Because the kernel is running in programmable logic on the target
platform, optimizing your task to the environment is an important element of application
design. Most of the optimization techniques discussed in C/C++ Kernels can be applied to OpenCL kernels. Instead of applying the HLS pragmas used for C/C++
kernels, you will use the __attribute__
keyword
described in OpenCL Attributes. Following is an
example:
// Process the whole image
__attribute__((xcl_pipeline_loop))
image_traverse: for (uint idx = 0, x = 0 , y = 0 ; idx < size ; ++idx, x+= DATA_SIZE)
{
...
}
The example above specifies that the for
loop, image_traverse
, should be
pipelined to improve the performance of the kernel. The target II in this case is 1. For
more information, refer to xcl_pipeline_loop.
In the following code example, the watermark function uses the opencl_unroll_hint
attribute to let the Vitis compiler unroll the loop to reduce latency and
improve performance. However, in this case the __attribute__
is only a suggestion that the compiler can ignore if needed.
For details, refer to opencl_unroll_hint.

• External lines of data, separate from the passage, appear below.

Background: an optimization exercise with open tools, aiming at small area. Do not read the settings as production practice.
At most, simulation tests tie the RTL to the original design; equivalence was not proved.
Function not checked in run 1: the RTL went through the layout flow alone.
Power figures rest on the tool's default switching activity, not on a simulated workload.

**flow/config.mk**
```make
export PLATFORM = sky130hd
export DESIGN_NAME = pong
export DESIGN_NICKNAME = pong
export VERILOG_FILES = /design/flow/design.v
export SDC_FILE = /design/flow/constraint.sdc
export NUM_CORES = 4
export LEC_CHECK = 0
export CAP_MARGIN = 20
export CORE_MARGIN = 2
export CORE_UTILIZATION = 40
export PLACE_DENSITY = 0.6
export SLEW_MARGIN = 20
```
**flow/constraint.sdc**
```tcl
create_clock -name core_clock -period 20.0 [get_ports {clock}]
set_input_delay 4.0000 -clock core_clock [delete_from_list [all_inputs] [get_ports {clock}]]
set_output_delay 4.0000 -clock core_clock [all_outputs]
set_load 0.01 [all_outputs]
```
From an optimization exercise on the open Yosys and OpenROAD flow, aimed at small area and a short achievable clock period; shortcuts taken in it are not production practice.
In this exercise RTL edits were held to simulation tests only and were not proved equivalent to the original.
Power figures rest on the tool's default switching activity, not on a simulated workload.

==> inputs of job 7152 <==
==> flow/design.v (excerpt) <==
module cpu (
    input clk,
    input reset,
    output reg [15:0] mem_addr,
    output reg [7:0] mem_data_write,
    input [7:0] mem_data_read,
    output reg mem_do_write,
    input [4:0] interrupts_enabled,
    input [4:0] interrupts_request,
    output reg [4:0] interrupts_ack,
    output cpu_is_halted,
    output [15:0] dbg_pc,
    output [15:0] dbg_sp,
    output [15:0] dbg_AF,
    output [15:0] dbg_BC,
    output [15:0] dbg_DE,
    output [15:0] dbg_HL,
    output dbg_instruction_retired,
    output reg [7:0] dbg_last_opcode
);
clock: 12.0 ns
lec_check: 0
cap_margin: 20
core_margin: 2
core_utilization: 40
cts_cluster_diameter: 100
cts_cluster_size: 30
slew_margin: 20
standard.sh (not shown) runs the stock make flow with config.mk's settings and CLKGATE_MAP_FILE= SYNTH_SCRIPT=/design/flow/synth_recipe.tcl, a recipe that flattens the netlist after the stock synthesis.
==> flow/flow/run.sh <==
#!/bin/bash
# The standard layout (the standard.sh, unchanged synthesis), with the
# resizer's setup repair aiming at a larger slack than the ORFS default, so
# that it sizes and buffers the critical paths although the 12 ns clock is met.
set -euo pipefail
bash standard.sh SETUP_SLACK_MARGIN=8 finish > orfs_make.log 2>&1
==> job 3920 (differences from job 7152) <==
--- a/flow/design.v
+++ b/flow/design.v
@@ -160,40 +160,41 @@
 reg [2:0] k_sidx;
 always @(*)
     if (cbm) k_sidx = cbop[2:0];
     else if (o_inc8 | o_dec8) k_sidx = op[5:3];
     else k_sidx = op[2:0];
 wire k_useT = k_sidx == 3'd6 | (nrm & (o_ld_a_rr | o_ldh_ld | o_ldc_ld | o_ldnn_ld));
 wire k_xP  = nrm & (o_inc16 | o_dec16 | hlpm | o_addhl | o_addsp | o_ldhlsp | o_ldsphl | o_jphl);
 wire k_xM  = nrm & (o_jr | o_jrcc);
-wire k_xA  = nrm & (alu8 | o_daa);
+wire k_xA  = nrm & (alu8 | o_daa | o_cpl);
 wire k_x01 = nrm & o_inc8;
 wire k_xFF = nrm & o_dec8;
 wire k_xT  = nrm & (o_ldrr_imm | o_pop | jp_t | call_t | ret_t);
 wire k_y01 = nrm & (o_inc16 | (hlpm & ~op[4]));
 wire k_yM1 = nrm & (o_dec16 | (hlpm & op[4]));
 wire k_yHL = nrm & o_addhl;
 wire k_ySx = nrm & (o_addsp | o_ldhlsp | o_jr | o_jrcc);
-wire k_ySv = nrm & (alu8 | o_inc8 | o_dec8);
+wire k_yZ  = nrm & (o_ldrr_imm | o_pop | jp_t | call_t | ret_t | o_ldsphl | o_jphl);
 wire k_yInv = nrm & ((alu8 & sub8) | (o_daa & fN));
 wire k_daa6  = nrm & o_daa & (fH | (~fN & (rA[3:0] > 4'h9)));
 wire k_daa60 = nrm & o_daa & (fC | (~fN & (rA > 8'h99)));
 wire k_cin = nrm & ((o_jr | o_jrcc) | (o_daa & fN) |
                     (alu8 & (alu_kind == 3'd2 | alu_kind == 3'd7)) |
                     (alu8 & alu_kind == 3'd1 & fC) | (alu8 & alu_kind == 3'd3 & ~fC));
 wire k_wSh   = (cbm & cbop[7:6] == 2'b00) | (nrm & o_rota);
 wire k_wBand = cbm & cbop[7:6] == 2'b01;
 wire k_wBres = cbm & cbop[7:6] == 2'b10;
 wire k_wBset = cbm & cbop[7:6] == 2'b11;
 wire k_wCpl  = nrm & o_cpl;
 wire k_wAnd  = nrm & alu8 & alu_kind == 3'd4;
 wire k_wXor  = nrm & alu8 & alu_kind == 3'd5;
 wire k_wOr   = nrm & alu8 & alu_kind == 3'd6;
 wire k_wSum  = nrm & ((alu8 & (alu_kind[2] == 1'b0 | alu_kind == 3'd7)) | o_inc8 | o_dec8 | o_daa);
+wire k_wT    = nrm & o_ld_a_rr & op[5];    
 wire [2:0] k_shk = cbm ? cbop[5:3] : {1'b0, op[4:3]};
 reg [2:0] k_didx;
 reg k_w8;
 always @(*) begin
     k_didx = 3'd7;
     k_w8 = 1'b0;
     if (cbm) begin
         k_didx = cbop[2:0];
@@ -251,51 +252,45 @@
         else if (o_pop & op[5:4] == 2'd3) begin k_zA = 1; k_nA = 1; k_hA = 1; k_cA = 1; end
     end
 end
 wire k_npcS = nrm & (jp_t | call_t | ret_t | jr_t | o_jphl);
 wire k_npcV = intd | (nrm & o_rst);
 wire [7:0] k_vec = intd ? {1'b0, 1'b1, ih[4], ih[3] | ih[2], ih[3] | ih[1], 3'b0}
                         : {2'b00, op[5:3], 3'b0};
 reg [2:0] c_shk;
-reg c_xP, c_xM, c_xA, c_x01, c_xFF, c_xT, c_y01, c_yM1, c_yHL, c_ySx, c_ySv, c_yInv,
-    c_daa6, c_daa60, c_cin, c_wSh, c_wBand, c_wBres, c_wBset, c_wCpl, c_wAnd, c_wXor, c_wOr,
+reg c_cin, c_wT, c_wSh, c_wBand, c_wBres, c_wBset, c_wCpl, c_wAnd, c_wXor, c_wOr,
     c_wSum, c_weA, c_weB, c_weC, c_weD, c_weE, c_weH, c_weL, c_weSP, c_spst, c_rb8, c_aw8,
     c_zZ8, c_zA, c_nA, c_hC4, c_hC12, c_hA, c_cC8, c_cSh, c_cC16, c_cA, c_hInv, c_cInv,
     c_npcS, c_npcV;
-reg [3:0] c_fk;
-reg [7:0] c_vec;
 always @(posedge clk) begin
     c_shk <= k_shk;
-    c_xP <= k_xP; c_xM <= k_xM; c_xA <= k_xA; c_x01 <= k_x01; c_xFF <= k_xFF; c_xT <= k_xT;
-    c_y01 <= k_y01; c_yM1 <= k_yM1; c_yHL <= k_yHL; c_ySx <= k_ySx; c_ySv <= k_ySv;
-    c_yInv <= k_yInv; c_daa6 <= k_daa6; c_daa60 <= k_daa60; c_cin <= k_cin;
+    c_cin <= k_cin; c_wT <= k_wT;
     c_wSh <= k_wSh; c_wBand <= k_wBand; c_wBres <= k_wBres; c_wBset <= k_wBset;
     c_wCpl <= k_wCpl; c_wAnd <= k_wAnd; c_wXor <= k_wXor; c_wOr <= k_wOr; c_wSum <= k_wSum;
     c_weA <= k_weA; c_weB <= k_weB; c_weC <= k_weC; c_weD <= k_weD; c_weE <= k_weE;
     c_weH <= k_weH; c_weL <= k_weL; c_weSP <= k_weSP; c_spst <= k_spst; c_rb8 <= k_rb8;
     c_aw8 <= k_aw8;
     c_zZ8 <= k_zZ8; c_zA <= k_zA; c_nA <= k_nA; c_hC4 <= k_hC4; c_hC12 <= k_hC12; c_hA <= k_hA;
     c_cC8 <= k_cC8; c_cSh <= k_cSh; c_cC16 <= k_cC16; c_cA <= k_cA; c_hInv <= k_hInv;
-    c_cInv <= k_cInv; c_fk <= k_fk;
-    c_npcS <= k_npcS; c_npcV <= k_npcV; c_vec <= k_vec;
+    c_cInv <= k_cInv;
+    c_npcS <= k_npcS; c_npcV <= k_npcV;
 end
-reg [7:0] sv_c, sv;
+reg [7:0] sv_c;
 always @(*)
     if (k_useT) sv_c = t[7:0];
     else case (k_sidx)
         3'd0: sv_c = rB;
         3'd1: sv_c = rC;
         3'd2: sv_c = rD;
         3'd3: sv_c = rE;
         3'd4: sv_c = rH;
         3'd5: sv_c = rL;
         default: sv_c = rA;
     endcase
-always @(posedge clk) sv <= sv_c;
 function [1:0] psel_of(input [7:0] x);
     if ((x & 8'hcf) == 8'hc1 || (x & 8'he7) == 8'hc0 || x == 8'hc9 || x == 8'hd9 ||
         x == 8'h08 || x == 8'he8 || x == 8'hf8)
         psel_of = 2'd3;
     else if ((x & 8'hcf) == 8'hc5 || (x & 8'hc7) == 8'h03 || (x & 8'hcf) == 8'h09 ||
              (x & 8'he7) == 8'h02)
         psel_of = x[5:4];
     else
@@ -311,22 +306,34 @@
         2'd1: P = {rD, rE};
         2'd2: P = {rH, rL};
         default: P = sp;
     endcase
 reg sp_dn;
 always @(posedge clk) sp_dn <= intr | o_push | call_t | o_rst;
 wire [15:0] spn = {sp[15:1] + (sp_dn ? 15'h7fff : 15'h0001), sp[0]};
 wire [15:0] sext_t = {{8{t[7]}}, t[7:0]};
-wire [7:0] daa_v = {1'b0, c_daa60, c_daa60, 2'b00, c_daa6, c_daa6, 1'b0};
-wire [15:0] ax = ({16{c_xP}} & P) | ({16{c_xT}} & t) | ({16{c_xM}} & mem_addr) |
-                 ({16{c_xA}} & {8'h00, rA}) | {8'h00, {7{c_xFF}}, c_xFF | c_x01};
-wire [7:0] ay_lo8 = ({8{c_ySv}} & sv) | daa_v;
-wire [15:0] ay = ({16{c_y01}} & 16'h0001) | {16{c_yM1}} | ({16{c_yHL}} & {rH, rL}) |
-                 ({16{c_ySx}} & sext_t) | {8'h00, ay_lo8 ^ {8{c_yInv}}};
+wire [7:0] daa_v = {1'b0, k_daa60, k_daa60, 2'b00, k_daa6, k_daa6, 1'b0};
+wire [15:0] ax_c = ({16{k_xP}} & P) | ({16{k_xT}} & t) | ({16{k_xM}} & mem_addr) |
+                   ({16{k_xA}} & {8'h00, rA}) | {8'h00, {7{k_xFF}}, k_xFF | k_x01};
+reg [15:0] ay_c;
+always @(*)
+    if (k_y01) ay_c = 16'h0001;
+    else if (k_yM1) ay_c = 16'hffff;
+    else if (k_yHL) ay_c = {rH, rL};
+    else if (k_ySx) ay_c = sext_t;
+    else if (k_yZ) ay_c = 16'h0000;
+    else ay_c = {8'h00, (o_daa & nrm ? daa_v : sv_c) ^ {8{k_yInv}}};
+reg [15:0] ax, ay;
+always @(posedge clk) begin
+    ax <= ax_c;
+    ay <= ay_c;
+end
+wire [7:0] sv = ay[7:0];
+wire [7:0] av = ax[7:0];
 wire [16:0] asum = {1'b0, ax} + {1'b0, ay} + {16'b0, c_cin};
 wire c4  = ax[4] ^ ay[4] ^ asum[4];
 wire c8  = ax[8] ^ ay[8] ^ asum[8];
 wire c12 = ax[12] ^ ay[12] ^ asum[12];
 wire c16 = asum[16];
 wire [7:0] bmask = 8'b1 << cbop[5:3];
 reg [7:0] sh_out;
 reg sh_c;
@@ -336,93 +343,90 @@
         3'd1: begin sh_out = {sv[0], sv[7:1]}; sh_c = sv[0]; end    
         3'd2: begin sh_out = {sv[6:0], fC}; sh_c = sv[7]; end       
         3'd3: begin sh_out = {fC, sv[7:1]}; sh_c = sv[0]; end       
         3'd4: begin sh_out = {sv[6:0], 1'b0}; sh_c = sv[7]; end     
         3'd5: begin sh_out = {sv[7], sv[7:1]}; sh_c = sv[0]; end    
         3'd6: begin sh_out = {sv[3:0], sv[7:4]}; sh_c = 1'b0; end   
         default: begin sh_out = {1'b0, sv[7:1]}; sh_c = sv[0]; end  
     endcase
-wire w8_other = ~(c_wSh | c_wBand | c_wBres | c_wBset | c_wCpl | c_wAnd | c_wXor | c_wOr | c_wSum);
-wire [7:0] w8 = ({8{c_wSh}} & sh_out) | ({8{c_wBand}} & sv & bmask) |
+wire w8_other = ~(c_wT | c_wSh | c_wBand | c_wBres | c_wBset | c_wCpl | c_wAnd | c_wXor | c_wOr | c_wSum);
+wire [7:0] w8 = ({8{c_wT}} & t[7:0]) | ({8{c_wSh}} & sh_out) | ({8{c_wBand}} & sv & bmask) |
                 ({8{c_wBres}} & sv & ~bmask) | ({8{c_wBset}} & (sv | bmask)) |
-                ({8{c_wCpl}} & ~rA) | ({8{c_wAnd}} & rA & sv) | ({8{c_wXor}} & (rA ^ sv)) |
-                ({8{c_wOr}} & (rA | sv)) | ({8{c_wSum}} & asum[7:0]) | ({8{w8_other}} & sv);
+                ({8{c_wCpl}} & ~av) | ({8{c_wAnd}} & av & sv) | ({8{c_wXor}} & (av ^ sv)) |
+                ({8{c_wOr}} & (av | sv)) | ({8{c_wSum}} & asum[7:0]) | ({8{w8_other}} & sv);
 wire z8 = w8 == 8'h00;
 wire [15:0] rb = c_rb8 ? {w8, w8} : asum[15:0];
 wire [3:0] fnew = {
-    c_zZ8 ? z8 : c_zA ? asum[7] : c_fk[3],
-    c_nA ? asum[6] : c_fk[2],
-    c_hC4 ? c4 ^ c_hInv : c_hC12 ? c12 : c_hA ? asum[5] : c_fk[1],
-    c_cC8 ? c8 ^ c_cInv : c_cSh ? sh_c : c_cC16 ? c16 : c_cA ? asum[4] : c_fk[0]};
-wire [15:0] npc = c_npcS ? asum[15:0] : c_npcV ? {8'h00, c_vec} : pcn;
+    c_zZ8 ? z8 : c_zA ? asum[7] : k_fk[3],
+    c_nA ? asum[6] : k_fk[2],
+    c_hC4 ? c4 ^ c_hInv : c_hC12 ? c12 : c_hA ? asum[5] : k_fk[1],
+    c_cC8 ? c8 ^ c_cInv : c_cSh ? sh_c : c_cC16 ? c16 : c_cA ? asum[4] : k_fk[0]};
+wire [15:0] npc = c_npcS ? asum[15:0] : c_npcV ? {8'h00, k_vec} : pcn;
 reg [15:0] am;
 always @(*)
     if (cbm) am = P;
     else if (intr | o_push | call_t | o_rst) am = spn;
     else if (o_ldh_st | o_ldh_ld) am = {8'hff, t[7:0]};
     else if (o_ldc_st | o_ldc_ld) am = {8'hff, rC};
     else if (o_ldnn_st | o_ldnn_ld | o_ldnnsp) am = t;
     else am = P;
 reg [15:0] sdat;
 always @(*)
     if (intr) sdat = cbm ? {cbop[7:6] == 2'b11 ? {8{t[7]}} : 8'h00, w8} : pcn;
     else if (cbm | hl_dst) sdat = {8'h00, w8};
     else if (o_push & op[5:4] == 2'd3) sdat = {rA, fZ, fN, fH, fC, 4'b0};
     else if (o_push | o_ldnnsp) sdat = P;
     else if (call_t | o_rst) sdat = pcn;
     else sdat = {8'h00, rA};
-wire cb_go = op == 8'hcb && !pending;
+reg opcb;    
+wire cb_go = opcb & ~pending;
 wire ph3 = ph == 2'd3;
 reg c_ld, c_ld16, c_st, c_st16, c_pad, c_pad8, c_imm16;
 always @(posedge clk) begin
     c_ld <= d_ld; c_ld16 <= d_ld16; c_st <= d_st; c_st16 <= d_st16;
     c_pad <= d_pad; c_pad8 <= d_pad8; c_imm16 <= d_imm16;
 end
 wire s_idle = st == S_IDLE, s_fet = st == S_FET, s_dec = st == S_DEC, s_cb = st == S_CB,
      s_iml = st == S_IML, s_imh = st == S_IMH, s_ldl = st == S_LDL, s_ldh = st == S_LDH,
      s_ex = st == S_EX, s_stl = st == S_STL, s_sth = st == S_STH, s_pdl = st == S_PDL,
      s_pdh = st == S_PDH, s_wb = st == S_WB;
 wire grp = ~(s_idle | s_fet | s_dec | s_ex | s_wb);
-wire go_fet = (s_idle | s_wb) & (pending | ~halted);
-wire go_cb  = s_dec & cb_go;
 wire go_iml = s_dec & d_imm;
 wire go_ldl = (s_dec & ~d_imm & d_ld) |
               (ph3 & c_ld & (s_cb | (s_iml & ~c_imm16) | s_imh));
 wire go_imh = ph3 & s_iml & c_imm16;
 wire go_ldh = ph3 & s_ldl & c_ld16;
-wire go_ex  = (s_dec & ~cb_go & ~d_imm & ~d_ld) |
+wire go_ex  = (s_dec & ~opcb & ~d_imm & ~d_ld) |
               (ph3 & ((s_cb & ~c_ld) | (s_iml & ~c_imm16 & ~c_ld) | (s_imh & ~c_ld) |
                       (s_ldl & ~c_ld16) | s_ldh));
 wire go_stl = s_ex & c_st;
 wire go_sth = ph3 & s_stl & c_st16;
 wire go_pdl = (s_ex & ~c_st & c_pad) | (ph3 & c_pad & ((s_stl & ~c_st16) | s_sth));
 wire go_pdh = ph3 & s_pdl & c_pad8;
 wire go_wb  = (s_ex & ~c_st & ~c_pad) |
               (ph3 & (((s_stl & ~c_st16) | s_sth) & ~c_pad | (s_pdl & ~c_pad8) | s_pdh));
-wire go_idle = (s_idle | s_wb) & ~(pending | ~halted);
 always @(*) begin
     nst = st;
-    if (go_fet) nst = S_FET;
     if (s_fet) nst = S_DEC;
-    if (go_cb) nst = S_CB;
     if (go_iml) nst = S_IML;
     if (go_imh) nst = S_IMH;
     if (go_ldl) nst = S_LDL;
     if (go_ldh) nst = S_LDH;
     if (go_ex) nst = S_EX;
     if (go_stl) nst = S_STL;
     if (go_sth) nst = S_STH;
     if (go_pdl) nst = S_PDL;
     if (go_pdh) nst = S_PDH;
     if (go_wb) nst = S_WB;
-    if (go_idle) nst = S_IDLE;
+    if (s_idle | s_wb) nst = (pending | ~halted) ? S_FET : S_IDLE;
+    if (s_dec & opcb) nst = pending ? S_EX : S_CB;
 end
 wire to_wb  = go_wb;
-wire to_inc = go_cb | go_iml | go_imh | go_ldh | go_sth;
+wire to_inc = go_iml | go_imh | go_ldh | go_sth;    
 wire to_ldl = go_ldl;
 wire to_stl = go_stl;
 wire to_sth = go_sth;
 reg in_wb;
 assign dbg_instruction_retired = in_wb;
 always @(posedge clk) begin
     interrupts_ack <= 5'b0;
     if (reset) begin
@@ -442,23 +446,24 @@
         st <= nst;
         in_wb <= to_wb;
         ph <= grp ? ph + 2'd1 : 2'd0;
         mem_do_write <= to_stl | to_sth;
         if (st == S_FET) begin
             dbg_last_opcode <= mem_data_read;
             halted <= op_halts & ~pending;
             ih <= pending ? irq_first : 5'b0;
+            opcb <= mem_data_read == 8'hcb;
             cbm <= 1'b0;
         end
-        if (nst == S_FET) halted <= 1'b0;
+        if (s_idle | s_wb) halted <= halted & ~pending;
         if (st == S_DEC) cbm <= cb_go;
         if (ph == 2'd1 && (st == S_IML || st == S_LDL)) t[7:0] <= mem_data_read;
         if (ph == 2'd1 && (st == S_CB || st == S_IMH || st == S_LDH)) t[15:8] <= mem_data_read;
-        if (to_inc) mem_addr <= mem_addr + 16'd1;
+        if (to_inc | (s_dec & opcb & ~pending)) mem_addr <= mem_addr + 16'd1;
         if (to_ldl | to_stl) mem_addr <= am;
         if (to_stl) mem_data_write <= sdat[7:0];
         if (to_sth) mem_data_write <= sdat[15:8];
         if (to_wb) begin
             pc <= npc;
             mem_addr <= npc;
             interrupts_ack <= ih;
             {fZ, fN, fH, fC} <= fnew;
==> flow/flow/run.sh (replaced) <==
#!/bin/bash
# The standard layout (standard.sh: unchanged synthesis, placement, CTS,
# routing), with two settings changed:
#  - the resizer's setup repair aims at a larger slack than the ORFS default,
#    so that it sizes and buffers the critical paths although 12 ns is met;
#  - the port buffers are buf_2 cells (ORFS otherwise picks a 10 um2 delay
#    buffer); every input and output port is still buffered.
# make's output goes to orfs_make.log; each ORFS step logs to orfs/logs/.
set -euo pipefail
bash standard.sh SETUP_SLACK_MARGIN=8.3 \
    "BUFFER_PORTS_ARGS=-buffer_cell sky130_fd_sc_hd__buf_2" \
    finish > orfs_make.log 2>&1
Settings changed: CORE_UTILIZATION 40 to 55, CTS_CLUSTER_DIAMETER 100 to 60, CTS_CLUSTER_SIZE 30 to 20.
==> comparison table <==
	job 3920	job 7152
Clk power	793 µW	507 µW
DR WL met2	30140 µm	34540 µm
Beginning of the worst register-to-register path	dbg_last_opcode[1]	psel[1]
# clock sinks	241	237
Most common cell after layout, fill and taps aside	sky130_fd_sc_hd__dfxtp_1	sky130_fd_sc_hd__nor2_1
Final design instance area without fill	0.01849 mm²	0.01941 mm²
Met3 usage	0.1170	0.08670
Placed cell areas	0.01698 mm²	0.01794 mm²
Sequential-to-total area share from yosys stat	0.3283	0.3195
Number of library cell types mapped by synthesis	91	90
P_comb	1250 µW	1240 µW
Logic pwr share	0.405	0.438
Met1 demand-to-capacity share in global routing	0.6078	0.5183
Number of inserted filler cells in the final layout	2457	3926
Antenna fix cells	0	1
Result of the run	finished clean	finished clean
Xor-xnor portion of the synthesized cell area	0.03076	0.02883
DIE WIDTH	174.3 µm	204.6 µm
Multi-input gates	1535	1604
Met3 wirelength from detailed routing	10140 µm	10120 µm
Length in cells of the worst reg-to-reg path	12	13

==> static timing again, ports no longer ideal <==
The results above use ideal ports. As a check the final layouts listed here were re-extracted and re-timed, cells and wires unchanged. Step 1 sets driving cells, clkbuf_16 on the clock port and buf_2 on the other inputs (assumed; they add their load-dependent delay and slew). Step 2 also shifts input and output timing later by t, the mid clock arrival at the registers, as if the neighbouring blocks saw the same clock. Slacks: no drivers / after step 1 / after step 2; pairs: no drivers / after step 1.
| run | t (ns) | setup slack, ns | worst setup path at the end |
|---|---|---|---|
| job 7152 | 0.577 | 7.976 / 7.913 / 7.513 | input to register |
| job 3920 | 0.593 | 8.294 / 8.248 / 7.777 | input to register |
After both steps every run listed still meets setup and hold. The setup slack of job 3920, which loses most, moves by -0.046 ns with the drivers and by -0.517 ns with both steps.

//Unrolling below loop to process all 16 pixels concurrently
__attribute__((opencl_unroll_hint))
watermark: for ( int i = 0 ; i < DATA_SIZE ; i++)
{
...
}
For more information, review the OpenCL Attributes topics to see what specific optimizations are supported for OpenCL kernels, and review the C/C++ Kernels content to see how these optimizations can be applied in your kernel design.